Role of spindle microtubules in the control of cell cycle timing.

Abstract

Sea urchin eggs were used to investigate the involvement of spindle microtubules in the mechanisms that control the timing of cell cycle events. Eggs were treated for 4 min with colcemid at prophase of the 1st mitosis. No microtubules were assembled for at least 3 h, and the eggs did not divide. These eggs showed repeated cycles of nuclear envelope breakdown (NEB) and nuclear envelope reformation (NER). Mitosis (NEB to NER) was twice as long in colcemid-treated eggs as in the untreated controls. Interphase (NER to NEB) was the same in both. Each cycle was prolonged entirely in mitosis.

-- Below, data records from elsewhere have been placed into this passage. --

File: config.mk
export PLATFORM = sky130hd
export DESIGN_NAME = dirty_rectangle_coalescer
export DESIGN_NICKNAME = d
export VERILOG_FILES = /design/src/hw/rtl/drc_pkg.sv /design/src/hw/rtl/dirty_rectangle_coalescer.sv /design/src/hw/rtl/drc_clip.sv /design/src/hw/rtl/drc_rect_mem.sv
export SDC_FILE = /design/constraint.sdc
export NUM_CORES = 2
export LEC_CHECK = 0
export BUFFER_PORTS_ARGS = -buffer_cell sky130_fd_sc_hd__buf_2
export CORE_MARGIN = 4
export CORE_UTILIZATION = 33
export CTS_CLUSTER_SIZE = 16
export DETAILED_ROUTE_END_ITERATION = 12
export GPL_ROUTABILITY_DRIVEN = 1
export PLACE_DENSITY_LB_ADDON = 0.05
export SLEW_MARGIN = 40
export SYNTH_ARGS = -nofsm -noshare
export SYNTH_HDL_FRONTEND = slang
export SYNTH_HIERARCHICAL = 1
export SYNTH_SLANG_ARGS = --single-unit
File: constraint.sdc
create_clock -name clock -period 7 [get_ports clock]
set_input_delay 1.05 -clock clock [delete_from_list [all_inputs] [get_ports clock]]
set_output_delay 1.05 -clock clock [all_outputs]
set_load 0.01 [all_outputs]
File: src/hw/rtl/drc_pkg.sv
// Shared widths, codes and defaults of the dirty rectangle coalescer.
package drc_pkg;

   // Defaults of the top level parameters.
   localparam int MAX_RECTS_DEF  = 16;
   localparam int COORD_BITS_DEF = 12;

   // Fixed widths of the port fields.
   localparam int IN_COORD_W  = 16;
   localparam int OUT_COORD_W = 12;
   localparam int STATUS_W    = 3;
   localparam int INDEX_W     = 4;
   localparam int COUNT_W     = 5;
   localparam int CSR_DATA_W  = 12;
   localparam int CSR_ADDR_W  = 1;

   // Register indexes.
   localparam logic [CSR_ADDR_W-1:0] CSR_SCREEN_WIDTH  = 1'b0;
   localparam logic [CSR_ADDR_W-1:0] CSR_SCREEN_HEIGHT = 1'b1;

   // Register reset values.
   localparam logic [CSR_DATA_W-1:0] SCREEN_WIDTH_RESET  = 12'd640;
   localparam logic [CSR_DATA_W-1:0] SCREEN_HEIGHT_RESET = 12'd480;

   // Command codes.
   localparam logic CMD_ADD   = 1'b0;
   localparam logic CMD_DRAIN = 1'b1;

   typedef enum logic [STATUS_W-1:0] {
      STATUS_DROPPED     = 3'd0,
      STATUS_MERGED      = 3'd1,
      STATUS_APPENDED    = 3'd2,
      STATUS_OVERFLOW    = 3'd3,
      STATUS_DRAINED     = 3'd4,
      STATUS_DRAIN_EMPTY = 3'd5
   } status_type;

   typedef enum logic [4:0] {
      ST_IDLE        = 5'b00001,
      ST_CLIP        = 5'b00010,
      ST_SCAN        = 5'b00100,
      ST_DRAIN_START = 5'b01000,
      ST_DRAIN       = 5'b10000
   } state_type;

endpackage

File: src/hw/rtl/dirty_rectangle_coalescer.sv
// Top level of the dirty rectangle coalescer: sequencer, screen registers and result word.
//
//   channel   ports                              handshake
//   request   req_cmd, req_in_left..req_in_bottom start high while busy low
//   response  rsp_status..rsp_last               rsp_valid for one cycle
//   config    csr_addr, csr_wdata                csr_we, no wait
//
// An add reads stored entries one by one until a hit or the end of the list; a dropped
// add or an add to an empty list reads none.
// A drain reads every stored entry and emits one word a cycle.
// The single read port of the store reads one entry per cycle.
// Reset empties the list and loads the default screen size; the store is not cleared.
// The receiver cannot stall; each response word is shown for exactly one cycle.
module dirty_rectangle_coalescer import drc_pkg::*; #(
   parameter int MAX_RECTS  = MAX_RECTS_DEF,
   parameter int COORD_BITS = COORD_BITS_DEF
) (
   input  logic                         clock,
   input  logic                         reset,
   input  logic                         start,
   output logic                         busy,
   input  logic                         req_cmd,
   input  logic signed [IN_COORD_W-1:0] req_in_left,
   input  logic signed [IN_COORD_W-1:0] req_in_top,
   input  logic signed [IN_COORD_W-1:0] req_in_right,
   input  logic signed [IN_COORD_W-1:0] req_in_bottom,
   output logic                         rsp_valid,
   output logic [STATUS_W-1:0]          rsp_status,
   output logic [INDEX_W-1:0]           rsp_entry_index,
   output logic [OUT_COORD_W-1:0]       rsp_out_left,
   output logic [OUT_COORD_W-1:0]       rsp_out_top,
   output logic [OUT_COORD_W-1:0]       rsp_out_right,
   output logic [OUT_COORD_W-1:0]       rsp_out_bottom,
   output logic [COUNT_W-1:0]           rsp_entry_count,
   output logic                         rsp_last,
   input  logic                         csr_we,
   input  logic [CSR_ADDR_W-1:0]        csr_addr,
   input  logic [CSR_DATA_W-1:0]        csr_wdata
);

   localparam int IDX_W = (MAX_RECTS > 1) ? $clog2(MAX_RECTS) : 1;
   localparam int CNT_W = $clog2(MAX_RECTS + 1);
   localparam int BOX_W = 4 * COORD_BITS;

   state_type state_ff, state_in;
   logic [IDX_W-1:0]      idx_ff, idx_in;
   logic [CNT_W-1:0]      count_ff, count_in;
   logic [COORD_BITS-1:0] width_ff, width_in, height_ff, height_in;

   logic                  rsp_valid_ff, rsp_valid_in;
   status_type            status_ff, status_in;
   logic [IDX_W-1:0]      index_ff, index_in;
   logic [BOX_W-1:0]      box_ff, box_in;
   logic [CNT_W-1:0]      count_out_ff, count_out_in;
   logic                  last_ff, last_in;

   logic                  clip_load, clip_empty;
   logic [COORD_BITS-1:0] c_l, c_t, c_r, c_b;
   logic [COORD_BITS-1:0] d_l, d_t, d_r, d_b;
   logic [COORD_BITS-1:0] m_l, m_t, m_r, m_b;
   logic [BOX_W-1:0]      clip_box, merged_box;

   logic                  mem_we, mem_re;
   logic [IDX_W-1:0]      mem_waddr, mem_raddr;
   logic [BOX_W-1:0]      mem_wdata, mem_rdata;

   logic                  hit, scan_end, full;

   drc_clip #(
      .COORD_BITS(COORD_BITS)
   ) u_clip (
      .clock        (clock),
      .load         (clip_load),
      .in_left      (req_in_left),
      .in_top       (req_in_top),
      .in_right     (req_in_right),
      .in_bottom    (req_in_bottom),
      .screen_width (width_ff),
      .screen_height(height_ff),
      .clip_left    (c_l),
      .clip_top     (c_t),
      .clip_right   (c_r),
      .clip_bottom  (c_b),
      .empty        (clip_empty)
   );

   drc_rect_mem #(
      .DEPTH (MAX_RECTS),
      .WIDTH (BOX_W),
      .ADDR_W(IDX_W)
   ) u_mem (
      .clock  (clock),
      .wr_en  (mem_we),
      .wr_addr(mem_waddr),
      .wr_data(mem_wdata),
      .rd_en  (mem_re),
      .rd_addr(mem_raddr),
      .rd_data(mem_rdata)
   );

   // Stored boxes are packed left, top, right, bottom from the top bit down.
   assign d_l = mem_rdata[4*COORD_BITS-1 -: COORD_BITS];
   assign d_t = mem_rdata[3*COORD_BITS-1 -: COORD_BITS];
   assign d_r = mem_rdata[2*COORD_BITS-1 -: COORD_BITS];
   assign d_b = mem_rdata[COORD_BITS-1 -: COORD_BITS];

   // Edges that only touch do not count as overlap.
   assign hit = (d_l < c_r) && (c_l < d_r) && (d_t < c_b) && (c_t < d_b);

   assign m_l = (c_l < d_l) ? c_l : d_l;
   assign m_t = (c_t < d_t) ? c_t : d_t;
   assign m_r = (c_r > d_r) ? c_r : d_r;
   assign m_b = (c_b > d_b) ? c_b : d_b;

   assign clip_box   = {c_l, c_t, c_r, c_b};
   assign merged_box = {m_l, m_t, m_r, m_b};

   assign scan_end = (CNT_W'(idx_ff) + CNT_W'(1)) == count_ff;
   assign full     = count_ff == CNT_W'(MAX_RECTS);

   always_comb begin
      width_in  = width_ff;
      height_in = height_ff;
      if (csr_we) begin
         if (csr_addr == CSR_SCREEN_WIDTH) begin
            width_in = COORD_BITS'(csr_wdata);
         end else if (csr_addr == CSR_SCREEN_HEIGHT) begin
            height_in = COORD_BITS'(csr_wdata);
         end
      end
   end

   always_comb begin
      state_in     = state_ff;
      idx_in       = idx_ff;
      count_in     = count_ff;
      rsp_valid_in = 1'b0;
      status_in    = status_ff;
      index_in     = index_ff;
      box_in       = box_ff;
      count_out_in = count_out_ff;
      last_in      = last_ff;
      clip_load    = 1'b0;
      mem_we       = 1'b0;
      mem_waddr    = idx_ff;
      mem_wdata    = merged_box;
      mem_re       = 1'b0;
      mem_raddr    = '0;

      unique case (state_ff)
         ST_IDLE: begin
            if (start) begin
               if (req_cmd == CMD_DRAIN) begin
                  state_in = ST_DRAIN_START;
               end else begin
                  clip_load = 1'b1;
                  state_in  = ST_CLIP;
               end
            end
         end
         ST_CLIP: begin
            if (clip_empty) begin
               rsp_valid_in = 1'b1;
               status_in    = STATUS_DROPPED;
               index_in     = '0;
               box_in       = '0;
               count_out_in = count_ff;
               last_in      = 1'b1;
               state_in     = ST_IDLE;
            end else if (count_ff == '0) begin
               mem_we       = 1'b1;
               mem_waddr    = '0;
               mem_wdata    = clip_box;
               count_in     = CNT_W'(1);
               rsp_valid_in = 1'b1;
               status_in    = STATUS_APPENDED;
               index_in     = '0;
               box_in       = clip_box;
               count_out_in = CNT_W'(1);
               last_in      = 1'b1;
               state_in     = ST_IDLE;
            end else begin
               mem_re    = 1'b1;
               mem_raddr = '0;
               idx_in    = '0;
               state_in  = ST_SCAN;
            end
         end
         ST_SCAN: begin
            // Read data holds entry idx_ff; the next read goes out while it is tested.
            if (hit) begin
               mem_we       = 1'b1;
               mem_waddr    = idx_ff;
               mem_wdata    = merged_box;
               rsp_valid_in = 1'b1;
               status_in    = STATUS_MERGED;
               index_in     = idx_ff;
               box_in       = merged_box;
               count_out_in = count_ff;
               last_in      = 1'b1;
               state_in     = ST_IDLE;
            end else if (scan_end) begin
               rsp_valid_in = 1'b1;
               last_in      = 1'b1;
               state_in     = ST_IDLE;
               mem_we       = 1'b1;
               if (!full) begin
                  mem_waddr    = IDX_W'(count_ff);
                  mem_wdata    = clip_box;
                  count_in     = count_ff + CNT_W'(1);
                  status_in    = STATUS_APPENDED;
                  index_in     = IDX_W'(count_ff);
                  box_in       = clip_box;
                  count_out_in = count_ff + CNT_W'(1);
               end else begin
                  // A full list has just read its last slot, so merge into that one.
                  mem_waddr    = IDX_W'(MAX_RECTS - 1);
                  mem_wdata    = merged_box;
                  status_in    = STATUS_OVERFLOW;
                  index_in     = IDX_W'(MAX_RECTS - 1);
                  box_in       = merged_box;
                  count_out_in = count_ff;
               end
            end else begin
               mem_re    = 1'b1;
               mem_raddr = idx_ff + IDX_W'(1);
               idx_in    = idx_ff + IDX_W'(1);
            end
         end
         ST_DRAIN_START: begin
            if (count_ff == '0) begin
               rsp_valid_in = 1'b1;
               status_in    = STATUS_DRAIN_EMPTY;
               index_in     = '0;
               box_in       = '0;
               count_out_in = '0;
               last_in      = 1'b1;
               state_in     = ST_IDLE;
            end else begin
               mem_re    = 1'b1;
               mem_raddr = '0;
               idx_in    = '0;
               state_in  = ST_DRAIN;
            end
         end
         ST_DRAIN: begin
            rsp_valid_in = 1'b1;
            status_in    = STATUS_DRAINED;
            index_in     = idx_ff;
            box_in       = mem_rdata;
            count_out_in = '0;
            last_in      = scan_end;
            if (scan_end) begin
               count_in = '0;
               state_in = ST_IDLE;
            end else begin
               mem_re    = 1'b1;
               mem_raddr = idx_ff + IDX_W'(1);
               idx_in    = idx_ff + IDX_W'(1);
            end
         end
         default: begin
            state_in = ST_IDLE;
         end
      endcase
   end

   always_ff @(posedge clock) begin
      if (reset) begin
         state_ff     <= ST_IDLE;
         idx_ff       <= '0;
         count_ff     <= '0;
         width_ff     <= COORD_BITS'(SCREEN_WIDTH_RESET);
         height_ff    <= COORD_BITS'(SCREEN_HEIGHT_RESET);
         rsp_valid_ff <= 1'b0;
      end else begin
         state_ff     <= state_in;
         idx_ff       <= idx_in;
         count_ff     <= count_in;
         width_ff     <= width_in;
         height_ff    <= height_in;
         rsp_valid_ff <= rsp_valid_in;
      end
   end

   always_ff @(posedge clock) begin
      status_ff    <= status_in;
      index_ff     <= index_in;
      box_ff       <= box_in;
      count_out_ff <= count_out_in;
      last_ff      <= last_in;
   end

   assign busy            = state_ff != ST_IDLE;
   assign rsp_valid       = rsp_valid_ff;
   assign rsp_status      = status_ff;
   assign rsp_entry_index = INDEX_W'(index_ff);
   assign rsp_out_left    = OUT_COORD_W'(box_ff[4*COORD_BITS-1 -: COORD_BITS]);
   assign rsp_out_top     = OUT_COORD_W'(box_ff[3*COORD_BITS-1 -: COORD_BITS]);
   assign rsp_out_right   = OUT_COORD_W'(box_ff[2*COORD_BITS-1 -: COORD_BITS]);
   assign rsp_out_bottom  = OUT_COORD_W'(box_ff[COORD_BITS-1 -: COORD_BITS]);
   assign rsp_entry_count = COUNT_W'(count_out_ff);
   assign rsp_last        = last_ff;

   // The final word of an item always arrives with the block free again.
   assert property (@(posedge clock) disable iff (reset)
      (rsp_valid && rsp_last) |-> !busy)
      else $error("final response word while still busy");

   // A word that is not the last is part of a drain still in progress.
   assert property (@(posedge clock) disable iff (reset)
      (rsp_valid && !rsp_last) |-> (busy && rsp_status == STATUS_DRAINED))
      else $error("intermediate response word outside a drain");

   // Drain results report an empty list.
   assert property (@(posedge clock) disable iff (reset)
      (rsp_valid && (rsp_status == STATUS_DRAINED || rsp_status == STATUS_DRAIN_EMPTY))
      |-> (rsp_entry_count == '0))
      else $error("drain response with nonzero entry count");

   // The list never grows past its capacity.
   assert property (@(posedge clock) disable iff (reset)
      count_ff <= CNT_W'(MAX_RECTS))
      else $error("rectangle count above capacity");

endmodule

File: src/hw/rtl/drc_clip.sv
// Clip unit: clamps an incoming rectangle to the screen and flags an empty result.
module drc_clip import drc_pkg::*; #(
   parameter int COORD_BITS = COORD_BITS_DEF
) (
   input  logic                         clock,
   input  logic                         load,
   input  logic signed [IN_COORD_W-1:0] in_left,
   input  logic signed [IN_COORD_W-1:0] in_top,
   input  logic signed [IN_COORD_W-1:0] in_right,
   input  logic signed [IN_COORD_W-1:0] in_bottom,
   input  logic [COORD_BITS-1:0]        screen_width,
   input  logic [COORD_BITS-1:0]        screen_height,
   output logic [COORD_BITS-1:0]        clip_left,
   output logic [COORD_BITS-1:0]        clip_top,
   output logic [COORD_BITS-1:0]        clip_right,
   output logic [COORD_BITS-1:0]        clip_bottom,
   output logic                         empty
);

   logic [COORD_BITS-1:0] left_ff, top_ff, right_ff, bottom_ff;

   function automatic logic [COORD_BITS-1:0] clamp_edge(
      input logic signed [IN_COORD_W-1:0] v,
      input logic [COORD_BITS-1:0]        hi
   );
      logic signed [IN_COORD_W:0] v_ext;
      logic signed [IN_COORD_W:0] hi_ext;
      logic [COORD_BITS-1:0]      r;
      v_ext  = {v[IN_COORD_W-1], v};
      hi_ext = $signed({1'b0, IN_COORD_W'(hi)});
      if (v[IN_COORD_W-1]) begin
         r = '0;
      end else if (v_ext > hi_ext) begin
         r = hi;
      end else begin
         r = COORD_BITS'(v);
      end
      return r;
   endfunction

   always_ff @(posedge clock) begin
      if (load) begin
         left_ff   <= clamp_edge(in_left, screen_width);
         top_ff    <= clamp_edge(in_top, screen_height);
         right_ff  <= clamp_edge(in_right, screen_width);
         bottom_ff <= clamp_edge(in_bottom, screen_height);
      end
   end

   assign clip_left   = left_ff;
   assign clip_top    = top_ff;
   assign clip_right  = right_ff;
   assign clip_bottom = bottom_ff;
   assign empty       = (right_ff <= left_ff) || (bottom_ff <= top_ff);

endmodule

File: src/hw/rtl/drc_rect_mem.sv
// Rectangle store: one write port and one registered read port.
module drc_rect_mem #(
   parameter int DEPTH  = 16,
   parameter int WIDTH  = 48,
   parameter int ADDR_W = 4
) (
   input  logic              clock,
   input  logic              wr_en,
   input  logic [ADDR_W-1:0] wr_addr,
   input  logic [WIDTH-1:0]  wr_data,
   input  logic              rd_en,
   input  logic [ADDR_W-1:0] rd_addr,
   output logic [WIDTH-1:0]  rd_data
);

   logic [WIDTH-1:0] mem [DEPTH];
   logic [WIDTH-1:0] rd_data_ff;

   always_ff @(posedge clock) begin
      if (wr_en) begin
         mem[wr_addr] <= wr_data;
      end
   end

   always_ff @(posedge clock) begin
      if (rd_en) begin
         rd_data_ff <= mem[rd_addr];
      end
   end

   assign rd_data = rd_data_ff;

endmodule
-- After elaboration in Yosys (flattened, before gate mapping)
Memories as Yosys holds them, arrays and structs flattened. A register that Yosys moved wholly into a read port is not among the register bits.
Cells that the tools add are included.
- equal/unequal tests: 17
- magnitude comparators: 14
- muxes and demuxes: 87
- reductions and logical operators: 13
- bitwise logic cells: 1
- add/sub/neg operators: 3
- operators by type and width (kind ; count):
    $mux 48 ; 10
    $pmux 48 s4 ; 1
    $mux 12 ; 8
    $pmux 48 s2 ; 1
    $lt 12x12->1 ; 6
    $mux 5 ; 13
    $gt 16x13->1 ; 4
    $mux 4 ; 16
    $pmux 4 s4 ; 2
    $pmux 5 s5 ; 1
    $gt 12x12->1 ; 2
    $le 12x12->1 ; 2
    $mux 3 ; 7
    $pmux 5 s4 ; 1
    $mux 1 ; 19
    $pmux 4 s2 ; 2
    $pmux 5 s3 ; 1
    $ne 2x2->1 const B ; 7
    $pmux 1 s4 ; 3
    $pmux 3 s4 ; 1
    $eq 5x5->1 const B ; 2
    $ne 3x3->1 const B ; 2
    $reduce_and 2->1 ; 3
    $reduce_and 6->1 ; 1
    18 further kinds ; 20
- register bits after elaboration: 148
- logic and storage cells: 151
- input port bits: 82
- bits in writable memories: 768
- memories kept: 1
- output and inout bits: 63
- memories (name ; depth ; width ; rd ports ; clocked after memory_dff ; wr ports ; line ; text):
    u_mem.mem ; 16 ; 48 ; 1 ; 1 ; 1 ; drc_rect_mem.sv:16 ; logic [WIDTH-1:0] mem [DEPTH];

-- Logic depth before layout (Yosys ltp)
- depth in word-level cells: 8
- gate-level depth with buffers: 16
- gate-level depth less buffers: 13

-- By module
Netlist, hierarchy kept.
- modules (own cells, without submodules) (module ; cells an instance ; seq. area each (um2) ; area each (um2) ; times used):
    drc_rect_mem ; 1242 ; 24503.5 ; 30175.2 ; 1
    dirty_rectangle_coalescer ; 794 ; 2612.5 ; 7459.7 ; 1
    drc_clip ; 385 ; 1441.4 ; 3988.8 ; 1

-- Worst setup path after synthesis
No wires, ideal clock.
- kind: reg2reg
- start: register u_clip.left_ff[7] (netlist: u_clip/clip_left[7])
- end: memory u_mem.mem[0][0] (enable)
- stages on the path, launching flop included: 11
- period minus slack after synthesis: 6.619 ns
- setup slack: 0.381 ns
- data required time: 6.487 ns
- data arrival time: 6.106 ns
- library setup time: 0.513 ns
- path buffers: 0
- cell sequence: edfxtp_1 ha_1 nand2_1 nor3_1 a21oi_1 o32ai_1 o31ai_4 nor2_1 mux2i_1 or3b_2 nor3_1
- elaborated cells on any way between the ends: 14
- classes of those cells: order compare (2); mux (8); reduce/logical (4)
- RTL lines (what ; line ; text):
    start: declaration ; drc_clip.sv:20 ; logic [COORD_BITS-1:0] left_ff, top_ff, right_ff, bottom_ff;
    start signal: assignment ; drc_clip.sv:43 ; left_ff <= clamp_edge(in_left, screen_width);
    $lt 12x12->1 ; dirty_rectangle_coalescer.sv:108 ; assign hit = (d_l < c_r) && (c_l < d_r) && (d_t < c_b) && (c_t < d_b);
    $logic_and 1x1->1 (3 in series) ; dirty_rectangle_coalescer.sv:108 ;
    $mux 4 ; dirty_rectangle_coalescer.sv:191 ; if (hit) begin
    $pmux 4 s2 (*) ; dirty_rectangle_coalescer.sv:150 ; unique case (state_ff)
    via mem_waddr[2] ; dirty_rectangle_coalescer.sv:64 ; logic [IDX_W-1:0] mem_waddr, mem_raddr;
    end: declaration ; drc_rect_mem.sv:16 ;
Mark *: on every way through the listed nets, which the timed path passes. The rest lies on a longest branch.

-- Final worst setup path
- start: register u_clip.left_ff[2] (netlist: u_clip/clip_left[2])
- end: register u_mem.rd_data_ff[18] (netlist: u_mem/rd_data[18]), read port of u_mem.mem (data pin)
- word-level cells in the longest chain between the ends: 6
- elaborated cells on any way between the ends: 11
- classes of those cells: order compare (2); mux (5); reduce/logical (4)
- RTL lines (what ; line ; text):
    $lt 12x12->1 ; dirty_rectangle_coalescer.sv:108 ;
    $logic_and 1x1->1 (3 in series) ; dirty_rectangle_coalescer.sv:108 ;
    $mux 4 ; dirty_rectangle_coalescer.sv:191 ;
    $pmux 4 s2 ; dirty_rectangle_coalescer.sv:150 ;
    via mem_raddr[2] ; dirty_rectangle_coalescer.sv:64 ;
    end: declaration ; drc_rect_mem.sv:17 ; logic [WIDTH-1:0] rd_data_ff;
The timed path passes the listed nets, and every way through them passes these cells.
A chain may end at the register's enable or synchronous reset.
===== config.mk =====
export PLATFORM = sky130hd
export DESIGN_NAME = mask_dilate_cell_list
export DESIGN_NICKNAME = d
export VERILOG_FILES = /design/src/hdl/mdcl_pkg.sv /design/src/hdl/mask_dilate_cell_list.sv /design/src/hdl/mdcl_ram.sv /design/src/hdl/mdcl_queue.sv /design/src/hdl/mdcl_front.sv /design/src/hdl/mdcl_back.sv
export SDC_FILE = /design/constraint.sdc
export NUM_CORES = 2
export LEC_CHECK = 0
export ABC_AREA = 1
export BUFFER_PORTS_ARGS = -buffer_cell sky130_fd_sc_hd__buf_4
export CORE_MARGIN = 3
export CORE_UTILIZATION = 55
export CTS_CLUSTER_SIZE = 20
export DETAILED_ROUTE_END_ITERATION = 12
export MAX_ROUTING_LAYER = met4
export PLACE_DENSITY = 0.73
export SETUP_SLACK_MARGIN = 0.3
export SLEW_MARGIN = 40
export SYNTH_ARGS = -nofsm -noshare
export SYNTH_HDL_FRONTEND = slang
export SYNTH_SLANG_ARGS = --single-unit

===== constraint.sdc =====
create_clock -name clk_i -period 21.8 [get_ports clk_i]
set_input_delay 4.36 -clock clk_i [delete_from_list [all_inputs] [get_ports clk_i]]
set_output_delay 4.36 -clock clk_i [all_outputs]
set_load 0.01 [all_outputs]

The chromosomes of treated eggs condensed and eventually split into separate chromatids which do not move apart. This c-anaphase splitting was substantially delayed relative to anaphase onset in the control eggs. Treated eggs were irradiated after NEB with 366-nm light to inactivate the colcemid. This allowed the eggs to assemble normal spindles and divide. Up to 14 min after NEB, delays in the start of microtubule assembly gave equal delays in anaphase onset, cleavage and the events of the following cell cycle. Regardless of the delay, anaphase followed irradiation by the normal prometaphase duration. The quantity of spindle microtubules also influences the timing of mitotic events. Short colcemid treatments administered in prophase of 2nd division caused eggs to assemble small spindles. One blastomere was irradiated after NEB to provide a control cell with a normal-sized spindle. Cells with diminished spindles always initiate anaphase later than their controls. Telophase events were correspondingly delayed. Spindle microtubules are involved in the mechanisms that control the time when the cell will initiate anaphase, finish mitosis and start the next cell cycle.